Integrating NiFe bimetal sites into a conjugated microporous polymer for boosting photocatalytic selective aromatic alcohol oxidation

Abstract

Photocatalytic selective oxidation of aromatic alcohols to aldehydes under mild conditions is of great significance for green and sustainable development, and design of photocatalysts with high efficiency is an interesting topic. Herein, we present a new conjugated microporous polymer photocatalyst named NiFe-CMP, composed of Ni-porphyrin and Fe-bipyridyl units, for efficient photocatalytic oxidation of aromatic alcohols. The porous structure of NiFe-CMP provides numerous absorption sites and exposes catalytically active centres, enhancing the reaction kinetics. Experimental and theoretical analyses indicate that the incorporation of Fe and Ni dual-metal sites not only enhances the dissociation of excitons into free charge carriers by regulating the electronic structures, but also reduces the reaction energy barrier for the formation of *O₂ intermediates, thus promoting the massive production of ˙O₂⁻ active species.
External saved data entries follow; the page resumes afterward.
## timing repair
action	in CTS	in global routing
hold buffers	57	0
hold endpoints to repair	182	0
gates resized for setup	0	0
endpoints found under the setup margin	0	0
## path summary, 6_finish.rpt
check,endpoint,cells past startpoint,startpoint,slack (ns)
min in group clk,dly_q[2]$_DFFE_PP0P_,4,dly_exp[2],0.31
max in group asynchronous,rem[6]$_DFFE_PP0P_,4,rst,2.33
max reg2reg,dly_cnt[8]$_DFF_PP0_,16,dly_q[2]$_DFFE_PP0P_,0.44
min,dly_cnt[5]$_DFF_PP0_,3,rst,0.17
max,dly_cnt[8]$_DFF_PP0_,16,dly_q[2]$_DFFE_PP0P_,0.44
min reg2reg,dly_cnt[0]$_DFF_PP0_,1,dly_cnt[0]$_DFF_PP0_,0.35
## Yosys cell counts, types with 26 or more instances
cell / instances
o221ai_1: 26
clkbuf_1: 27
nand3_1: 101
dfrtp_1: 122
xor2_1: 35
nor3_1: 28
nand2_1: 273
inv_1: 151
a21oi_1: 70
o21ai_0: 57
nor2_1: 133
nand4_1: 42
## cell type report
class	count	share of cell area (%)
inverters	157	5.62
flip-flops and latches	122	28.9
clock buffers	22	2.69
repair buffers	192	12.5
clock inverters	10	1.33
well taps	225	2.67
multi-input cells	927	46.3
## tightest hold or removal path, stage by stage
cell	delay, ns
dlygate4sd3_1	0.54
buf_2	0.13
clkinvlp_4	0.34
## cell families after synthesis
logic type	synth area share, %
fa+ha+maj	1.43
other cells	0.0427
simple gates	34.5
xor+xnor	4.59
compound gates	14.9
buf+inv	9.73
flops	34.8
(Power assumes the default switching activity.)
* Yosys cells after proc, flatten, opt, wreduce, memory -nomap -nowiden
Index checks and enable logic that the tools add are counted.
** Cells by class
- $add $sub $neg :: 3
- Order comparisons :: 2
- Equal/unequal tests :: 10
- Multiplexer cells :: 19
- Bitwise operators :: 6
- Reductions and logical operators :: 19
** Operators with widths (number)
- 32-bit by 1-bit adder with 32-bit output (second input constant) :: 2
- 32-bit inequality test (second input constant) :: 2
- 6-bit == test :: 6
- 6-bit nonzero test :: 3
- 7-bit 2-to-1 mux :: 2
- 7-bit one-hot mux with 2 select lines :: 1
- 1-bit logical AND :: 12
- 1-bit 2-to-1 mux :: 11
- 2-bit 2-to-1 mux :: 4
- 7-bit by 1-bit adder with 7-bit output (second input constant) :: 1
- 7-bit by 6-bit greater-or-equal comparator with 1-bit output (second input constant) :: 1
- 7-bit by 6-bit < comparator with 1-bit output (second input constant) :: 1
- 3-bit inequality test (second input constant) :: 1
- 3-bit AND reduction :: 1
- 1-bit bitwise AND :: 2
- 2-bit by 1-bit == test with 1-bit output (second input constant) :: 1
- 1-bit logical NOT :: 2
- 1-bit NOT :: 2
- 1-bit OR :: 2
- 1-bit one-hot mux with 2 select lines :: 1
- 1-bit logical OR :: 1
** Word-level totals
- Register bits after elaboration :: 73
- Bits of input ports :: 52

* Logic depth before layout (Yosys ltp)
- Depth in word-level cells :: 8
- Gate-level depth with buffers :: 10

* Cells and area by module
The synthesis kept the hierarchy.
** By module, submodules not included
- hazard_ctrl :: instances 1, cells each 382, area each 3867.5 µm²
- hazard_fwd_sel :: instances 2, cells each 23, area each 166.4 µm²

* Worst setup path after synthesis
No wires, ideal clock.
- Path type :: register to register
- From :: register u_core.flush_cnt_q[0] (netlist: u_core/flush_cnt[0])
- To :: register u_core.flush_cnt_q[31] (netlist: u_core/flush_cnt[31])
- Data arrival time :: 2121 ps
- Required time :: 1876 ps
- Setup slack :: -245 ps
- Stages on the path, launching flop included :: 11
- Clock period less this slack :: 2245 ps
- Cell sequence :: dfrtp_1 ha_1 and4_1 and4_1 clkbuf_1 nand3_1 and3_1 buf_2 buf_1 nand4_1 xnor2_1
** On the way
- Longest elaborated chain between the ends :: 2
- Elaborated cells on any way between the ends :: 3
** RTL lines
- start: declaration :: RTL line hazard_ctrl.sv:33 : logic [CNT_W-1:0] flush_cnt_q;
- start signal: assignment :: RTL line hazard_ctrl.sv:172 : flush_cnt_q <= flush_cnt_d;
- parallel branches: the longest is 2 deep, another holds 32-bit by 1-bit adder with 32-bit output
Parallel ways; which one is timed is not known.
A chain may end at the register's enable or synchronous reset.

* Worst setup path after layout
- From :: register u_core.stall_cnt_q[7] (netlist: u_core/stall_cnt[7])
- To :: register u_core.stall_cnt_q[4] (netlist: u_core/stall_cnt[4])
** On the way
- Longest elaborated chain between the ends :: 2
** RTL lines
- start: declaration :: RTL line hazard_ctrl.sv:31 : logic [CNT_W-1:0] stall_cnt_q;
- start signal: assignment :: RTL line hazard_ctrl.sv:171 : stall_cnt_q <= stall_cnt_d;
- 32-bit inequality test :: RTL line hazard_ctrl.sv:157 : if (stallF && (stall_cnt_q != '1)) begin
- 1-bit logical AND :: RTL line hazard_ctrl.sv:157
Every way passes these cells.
## config.mk

```make
export PLATFORM = sky130hd
export DESIGN_NAME = feature_map_collector
export DESIGN_NICKNAME = d
export VERILOG_FILES = /design/src/rtl/feature_map_collector_pkg.sv /design/src/rtl/feature_map_collector_frame_buffer_ram.sv /design/src/rtl/feature_map_collector.sv
export SDC_FILE = /design/constraint.sdc
export NUM_CORES = 1
export LEC_CHECK = 0
export ABC_AREA = 0
export BUFFER_PORTS_ARGS = -buffer_cell sky130_fd_sc_hd__buf_2
export CELL_PAD_IN_SITES_DETAIL_PLACEMENT = 1
export CELL_PAD_IN_SITES_GLOBAL_PLACEMENT = 2
export CORE_MARGIN = 2
export CORE_UTILIZATION = 51
export DETAILED_ROUTE_END_ITERATION = 8
export PLACE_DENSITY_LB_ADDON = 0.25
export SYNTH_ARGS = -nofsm -noshare
export SYNTH_HDL_FRONTEND = slang
export SYNTH_SLANG_ARGS = --single-unit
```

## constraint.sdc

```tcl
create_clock -name clk -period 4.71 [get_ports clk]
set_input_delay 1.413 -clock clk [delete_from_list [all_inputs] [get_ports clk]]
set_output_delay 1.413 -clock clk [all_outputs]
set_load 0.02 [all_outputs]
```

## src/rtl/feature_map_collector_pkg.sv

```systemverilog
// Shared types and size helpers for the feature map collector.
package feature_map_collector_pkg;

  typedef enum logic {
    COLLECT = 1'b0,
    DRAIN   = 1'b1
  } state_e;

  function automatic int calc_groups(input int num_k, input int pe);
    return num_k / pe;
  endfunction

  function automatic int calc_pixels(input int out_width);
    return out_width * out_width;
  endfunction

  function automatic int calc_frame(input int num_k, input int out_width);
    return num_k * out_width * out_width;
  endfunction

  // Never narrower than one bit, so single-entry counters still get a register.
  function automatic int addr_width(input int depth);
    return (depth > 1) ? $clog2(depth) : 1;
  endfunction

endpackage

```

## src/rtl/feature_map_collector_frame_buffer_ram.sv

```systemverilog
// Frame buffer: multi-lane strided write port, one combinational read port.
module feature_map_collector_frame_buffer_ram #(
  parameter int BitSize            = 4,
  parameter int ProcessingElements = 2,
  parameter int Pixels             = 4,
  parameter int Depth              = 32,
  parameter int AddrW              = 5
) (
  input  logic                                   clk,
  input  logic                                   we_i,
  input  logic [AddrW-1:0]                       base_i,
  input  logic [ProcessingElements*BitSize-1:0]  wdata_i,
  input  logic [AddrW-1:0]                       raddr_i,
  output logic [BitSize-1:0]                     rdata_o
);

  logic [BitSize-1:0] mem_q [Depth];

  // Lane j lands one feature map (Pixels entries) after lane j-1.
  always_ff @(posedge clk) begin
    if (we_i) begin
      for (int j = 0; j < ProcessingElements; j++) begin
        mem_q[base_i + AddrW'(j * Pixels)] <= wdata_i[j*BitSize +: BitSize];
      end
    end
  end

  assign rdata_o = mem_q[raddr_i];

endmodule

```

## src/rtl/feature_map_collector.sv

```systemverilog
// Collects a conv-stage output frame and replays it kernel-major on a single lane.
// Optional COLLECTOR_ERR_EN adds a sticky err output for mask/protocol violations.
module feature_map_collector
  import feature_map_collector_pkg::*;
#(
  parameter int BitSize            = 4,
  parameter int NumberOfK          = 8,
  parameter int ProcessingElements = 2,
  parameter int OutWidth           = 2
) (
  input  logic                                  clk,
  input  logic                                  res_n,
  input  logic [NumberOfK-1:0]                  in_valid,
  input  logic [ProcessingElements*BitSize-1:0] in_data,
  output logic                                  in_ready,
  output logic                                  out_valid,
  output logic [BitSize-1:0]                    out_data,
  output logic                                  out_last,
  input  logic                                  out_ready,
  output logic                                  frame_done
`ifdef COLLECTOR_ERR_EN
  ,
  output logic                                  err
`endif
);

  localparam int G  = calc_groups(NumberOfK, ProcessingElements);
  localparam int P  = calc_pixels(OutWidth);
  localparam int F  = calc_frame(NumberOfK, OutWidth);
  localparam int AW = addr_width(F);
  localparam int GW = addr_width(G);
  localparam int PW = addr_width(P);

  localparam logic [GW-1:0] GRP_LAST = GW'(G - 1);
  localparam logic [PW-1:0] PIX_LAST = PW'(P - 1);
  localparam logic [AW-1:0] RD_LAST  = AW'(F - 1);

  state_e        state_q, state_d;
  logic [GW-1:0] grp_q, grp_d;
  logic [PW-1:0] pix_q, pix_d;
  logic [AW-1:0] rd_q, rd_d;
  logic          beat_acc_s;
  logic          xfer_s;
  logic          we_s;
  logic [AW-1:0] wr_base_s;
  logic [BitSize-1:0] rd_data_s;

  assign in_ready   = (state_q == COLLECT);
  assign out_valid  = (state_q == DRAIN);
  assign out_last   = out_valid && (rd_q == RD_LAST);
  assign out_data   = out_valid ? rd_data_s : '0;
  assign frame_done = out_valid && out_ready && out_last;
  assign beat_acc_s = (|in_valid) && in_ready;
  assign xfer_s     = out_valid && out_ready;
  // First kernel of the group is grp*PE, so its map starts grp*PE*P entries in.
  assign wr_base_s  = AW'(grp_q) * AW'(ProcessingElements * P) + AW'(pix_q);

  feature_map_collector_frame_buffer_ram #(
    .BitSize            (BitSize),
    .ProcessingElements (ProcessingElements),
    .Pixels             (P),
    .Depth              (F),
    .AddrW              (AW)
  ) u_buf (
    .clk     (clk),
    .we_i    (we_s),
    .base_i  (wr_base_s),
    .wdata_i (in_data),
    .raddr_i (rd_q),
    .rdata_o (rd_data_s)
  );

  // State and counter registers.
  always_ff @(posedge clk or negedge res_n) begin
    if (!res_n) begin
      state_q <= COLLECT;
      grp_q   <= '0;
      pix_q   <= '0;
      rd_q    <= '0;
    end else begin
      state_q <= state_d;
      grp_q   <= grp_d;
      pix_q   <= pix_d;
      rd_q    <= rd_d;
    end
  end

  // Next-state logic for collect counters and replay pointer.
  always_comb begin
    state_d = state_q;
    grp_d   = grp_q;
    pix_d   = pix_q;
    rd_d    = rd_q;
    we_s    = 1'b0;
    case (state_q)
      COLLECT: begin
        if (beat_acc_s) begin
          we_s = 1'b1;
          if (grp_q == GRP_LAST) begin
            grp_d = '0;
            if (pix_q == PIX_LAST) begin
              pix_d   = '0;
              rd_d    = '0;
              state_d = DRAIN;
            end else begin
              pix_d = pix_q + PW'(1);
            end
          end else begin
            grp_d = grp_q + GW'(1);
          end
        end else begin
          we_s = 1'b0;
        end
      end
      DRAIN: begin
        if (xfer_s) begin
          if (rd_q == RD_LAST) begin
            rd_d    = '0;
            grp_d   = '0;
            pix_d   = '0;
            state_d = COLLECT;
          end else begin
            rd_d = rd_q + AW'(1);
          end
        end else begin
          rd_d = rd_q;
        end
      end
      default: begin
        state_d = COLLECT;
        grp_d   = '0;
        pix_d   = '0;
        rd_d    = '0;
      end
    endcase
  end

`ifdef COLLECTOR_ERR_EN
  localparam logic [NumberOfK-1:0] LANE_ONES = NumberOfK'((1 << ProcessingElements) - 1);

  logic                 err_q, err_d;
  logic [NumberOfK-1:0] exp_mask_s;

  // Sticky error: wrong mask on an accepted beat, or data offered while stalled.
  always_comb begin
    exp_mask_s = LANE_ONES << (int'(grp_q) * ProcessingElements);
    err_d      = err_q;
    if (beat_acc_s && (in_valid != exp_mask_s)) begin
      err_d = 1'b1;
    end else if ((|in_valid) && !in_ready) begin
      err_d = 1'b1;
    end else begin
      err_d = err_q;
    end
  end

  // Error flag register.
  always_ff @(posedge clk or negedge res_n) begin
    if (!res_n) begin
      err_q <= 1'b0;
    end else begin
      err_q <= err_d;
    end
  end

  assign err = err_q;
`endif

endmodule

```

## Word-level counts from Yosys, hierarchy flattened

Memory sizes are Yosys's and may differ from the RTL's.
Cells that the tools add are included.

| storage, ports and cells | value |
|---|---|
| bits in writable memories | 128 |
| word-level logic and storage cells | 53 |
| memory bits (read-only) | 0 |
| bits in latches | 0 |
| memories kept | 1 |
| bits in registers | 10 |

Memory list:

| name | depth | width | rd ports | clocked after Yosys merged registers in | write ports | RTL line | text |
|---|---|---|---|---|---|---|---|
| u_buf.mem_q | 32 | 4 | 1 | 0 | 2 | feature_map_collector_frame_buffer_ram.sv:17 | `logic [BitSize-1:0] mem_q [Depth];` |

| operators by class | value |
|---|---|
| equality and inequality tests | 8 |
| shift operators | 0 |
| divide/modulo/power cells | 0 |
| multiply operators | 0 |
| reduce and logical (&&, ||, !) cells | 8 |
| order comparisons | 0 |
| bitwise gates (word level) | 1 |
| add/sub/neg operators | 5 |
| muxes and demuxes | 26 |

Operator list:

| operator | count |
|---|---|
| $mux W5 | 5 |
| $mux W2 | 7 |
| $ne A2 B1 Y1 const B | 5 |
| $pmux W5 S2 | 1 |
| $mux W1 | 9 |
| $pmux W2 S2 | 2 |
| $reduce_and A4 Y1 | 2 |
| $reduce_or A8 Y1 | 1 |
| $add A5 B1 Y5 const B | 1 |
| $add A5 B2 Y5 | 1 |
| $add A5 B3 Y5 const B | 1 |
| $eq A5 B5 Y1 const B | 1 |
| $add A2 B1 Y2 const B | 2 |
| $eq A2 B2 Y1 const B | 2 |
| $logic_and A1 B1 Y1 | 4 |
| $mux W4 | 1 |
| $reduce_and A3 Y1 | 1 |
| $pmux W1 S2 | 1 |
| $not A1 Y1 | 1 |

## Longest topological paths before layout

| depth | value |
|---|---|
| depth in word-level cells | 6 |
| gate-level depth with buffers | 9 |
| depth with buffers taken out | 8 |

## Hierarchy

From an unflattened synthesis, not the netlist that was laid out.

| second synthesis, totals | value |
|---|---|
| cell total of the unflattened synthesis | 500 |
| area, all modules | 7549.7 um2 |

Modules (own cells, without submodules):

| module | times used | area an instance (um2) | cells each |
|---|---|---|---|
| feature_map_collector_frame_buffer_ram | 1 | 6907.9 | 434 |
| feature_map_collector | 1 | 641.9 | 66 |

## Worst setup path before layout

OpenSTA, ideal clock, no wires.

| timing path | value |
|---|---|
| path kind | register to output |
| start | register rd_q[0] |
| end | output port out_data[3] |
| path slack | 1.478 ns |
| data arrival time | 1.819 ns |
| stages on the path, launching flop included | 7 |
| required time | 3.297 ns |
| cell sequence | dfrtp_1 > buf_6 > buf_12 > and2b_1 > a221oi_2 > o221ai_1 > a211oi_1 |

| between the ends | value |
|---|---|
| word-level cells in the longest chain between the ends | 2 |

Ends and longest elaborated chain:

| what | RTL line | text |
|---|---|---|
| start: declaration | feature_map_collector.sv:41 | `logic [AW-1:0] rd_q, rd_d;` |
| start signal: assignment | feature_map_collector.sv:84 | `rd_q <= rd_d;` |
| $mem_v2 Z32 W4 | n/a |  |
| $mux W4 | feature_map_collector.sv:51 | `assign out_data = out_valid ? rd_data_s : '0;` |
| end: declaration | feature_map_collector.sv:17 | `output logic [BitSize-1:0] out_data,` |

Every way passes these cells.

## Worst setup path in the final report

| timing path | value |
|---|---|
| start | register rd_q[0] |
| end | output port out_data[0] |

The elaborated chain is that of the path after synthesis.

==> flow_summary.yaml <==
timing:
  setup_violations: 0
  hold_violations: 0
  finalSetupTns_ns: 0
  tightest_slew_ns: 1.09
  slew_viol_final: 0
  fmax_mhz: 224
  period_minus_slack_ns: 4.47
  period_share_pct: 94.8
  fin_skew_ns: 0.00577
  relSlewSlack_pct: 27.2
  rsz0062_at_grt: "false"
drt:
  wl_um: 12200
  firstDrtPassIters: 4
  drc: 0
  wire_per_inst_um: 24.9
  ant_nets: 0
  viasPerCell: 5.94
  first_iter_violations: 177
  via_count: 2903
finish:
  n_antenna_cell: 0
  drive_above_1_share_pct: 22.6
  area_growth_pct: 11.9
  multi_input_area_um2: 1510
  design_area_um2: 6480
  ff_latch_area_um2: 4090
  nets: 365
  fillers: 942
clocking:
  post_cts_resized: 0
  insertion_delay_ns: 0.41
  clkTransAtPathRegs_ns: 0.05
  clockBufferDepth: 2
  clock-sinks: 138
  post-cts-setup-buffer-count: 0
  cts_tree: "done"
  root_buffer: "clkbuf_16"
  htree_num_levels: 4
  hold_buffers: 0
  numCtsBuffers: 17
synth:
  ys_seq_area_share_pct: 70.7
  ys.flop_type: "edfxtp_1"
  synth_cell_types: 42
  async_flop_share_pct: 7.25
  ys_ff_latch: 138
  synth_most_common_cell: "edfxtp_1"
  yosysTopAreaCellShare_pct: 66.3
  netlist_top_cells_count: "edfxtp_1, and3_1, mux4_1"
  synthesis.area_um2: 5790
  yosysWarnings: 0
  syn_inst: 301
  syn_nets: 330
  synth_edf_count: 128
  yosys-top-cells-area: "edfxtp_1, mux4_1, dfrtp_1"
  synth_top_area_cell: "edfxtp_1"
  synth_area_per_cell_um2: 19.3
pwr:
  power_density_nw_per_um2: 571
  p_leak_nw: 2.28
  power_frac_comb_pct: 25.4
  peakVddDrop_v: 0.000443
  p_sw_mw: 1.08
  seqPwrFrac_pct: 43.7
  intPower_mw: 2.63
  clkPwrFrac_pct: 30.9
  netSwitchingFraction_pct: 29.0
global_route:
  gr-total-overflow: 0
  grt_usage_pct: 21.1
  grt_antenna_before_repair: 0
  grt.met1_usage_pct: 29.1
  gr-usage-met3_pct: 4.88
  grt_max_degree: 44
  grt_pass1_vias: 3128
  gr-usage-met2_pct: 34.1
  grt-busiest-layer: "met2"
  grt_pass1_wl_um: 18900
floorplanning:
  initial_core_util_pct: 52.8
  die-height_um: 111
  ios: 27
  std_cell_rows: 38
  coreArea_um2: 11000
  die_area_um2: 12200
  die_w_um: 111
min_path:
  hp-class: "reg2reg"
setup_path:
  critPathRequiredTime_ns: 3.30
  cp_max_fo: 20
  cp-end-kind: "primary output"
  cp-start-kind: "flip-flop"
  worst-setup-path-type: "reg2out"
  critPathArrivalTime_ns: 3.05
run_status:
  status: "finished clean"
run:
  drv_cap: 0
placement:
  hpwl_um: 7760
  port_buffers: 26
  place_area_um2: 5980
  gp_congestion: 0.788
==> cells by family (layout without fill, tap and decap cells) <==
logic type	count (synthesis)	in the layout	synth area share, %
adders and majority gates	10	10	2.16
muxes	41	41	13.4
DFF	138	138	70.7
and+or+nand+nor	51	51	4.97
buffers and inverters	20	68	3.26
AOI/OAI and AO/OA	41	41	5.59
==> registers in the layout, indices dropped and copies added, names as in the netlist <==
name,count
out_valid,1
pix_q,2
u_buf.mem_q,128
grp_q,2
rd_q,5
==> worst max-delay path, stage by stage, from the launching register on <==
cell      delay (ns)
dfrtp_1         1.06
buf_4           0.34
mux4_1          0.57
a211oi_1        0.41
a211oi_2        0.09
buf_2           0.18
==> routing by layer <==
metal,wire (um),up-vias
li1,-,1325
met1,5380,1511
met2,6150,54
met3,493,13
met4,142,0
met5,0,-
==> worst paths after layout <==
kind / from / endpoint / slack, ns / cells after the start
hold reg to reg: pix_q[1]$_DFFE_PN0P_ / pix_q[1]$_DFFE_PN0P_ / 0.59 / 1
hold / removal: pix_q[1]$_DFFE_PN0P_ / pix_q[1]$_DFFE_PN0P_ / 0.59 / 1
min in group asynchronous: res_n / rd_q[3]$_DFFE_PN0P_ / 0.87 / 1
max in group asynchronous: res_n / pix_q[1]$_DFFE_PN0P_ / 3.63 / 1
setup reg to reg: rd_q[0]$_DFFE_PN0P_ / grp_q[0]$_DFFE_PN0P_ / 2.10 / 7
setup / recovery: rd_q[0]$_DFFE_PN0P_ / out_data[0] / 0.24 / 5
==> power groups by stage <==
stage	Clock, mW	Combinational, mW	Sequential [mW]
2_1_floorplan	0	0.783	1.58
4_1_cts	1.16	0.954	1.62
6_report	1.15	0.940	1.62
5_1_grt	1.21	1.02	1.64
3_5_place_dp	0	0.948	1.64
3_3_place_gp	0	0.921	1.63
==> layout by cell type, fill, tap and decap left out, drive strengths merged, types with 8 or more instances in the layout <==
cell,Yosys,layout
a211oi,8,8
and3,17,17
buf,8,31
clkbuf,5,28
dfrtp,10,10
edfxtp,128,128
ha,10,10
mux2,9,9
mux2i,8,8
mux4,24,24
nand2,9,9
o22ai,9,9
==> per-stage QoR <==
stage / utilization (%) / cells / hold slack, ns / total power [mW] / worst slack [ns]
after floorplan: - / 301 / 0.506 / 2.36 / 1.48
after global placement: 54.4 / 457 / 0.558 / 2.55 / 0.677
after detailed placement: 54.4 / 457 / 0.579 / 2.59 / 0.588
after CTS: 59.0 / 489 / 0.592 / 3.74 / 0.154
after global routing: 59.0 / 489 / 0.636 / 3.87 / 0.0684
final: 59.0 / 489 / 0.591 / 3.70 / 0.245
==> final cells by class <==
cell class | instances | share of cell area, %
clock buffers | 28 | 7.51
flip-flops and latches | 138 | 63.1
multi-input cells | 143 | 23.3
repair buffers | 31 | 2.78
well taps | 140 | 2.70
clock inverters | 4 | 0.289
inverters | 5 | 0.289
No activity file was read; power rests on OpenSTA's default activity.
Impressively, NiFe-CMP manifests excellent catalytic performance, achieving a 96.2% conversion rate for the oxidation of benzyl alcohol to benzaldehyde under 4 hours of visible light radiation, over approximately 17 times higher than that of the pristine CMP. Besides, NiFe-CMP exhibits high recyclability and displays an excellent adaptability towards various aromatic alcohols. This work further advances the rational design of efficient photocatalysts for selective aromatic alcohol oxidation.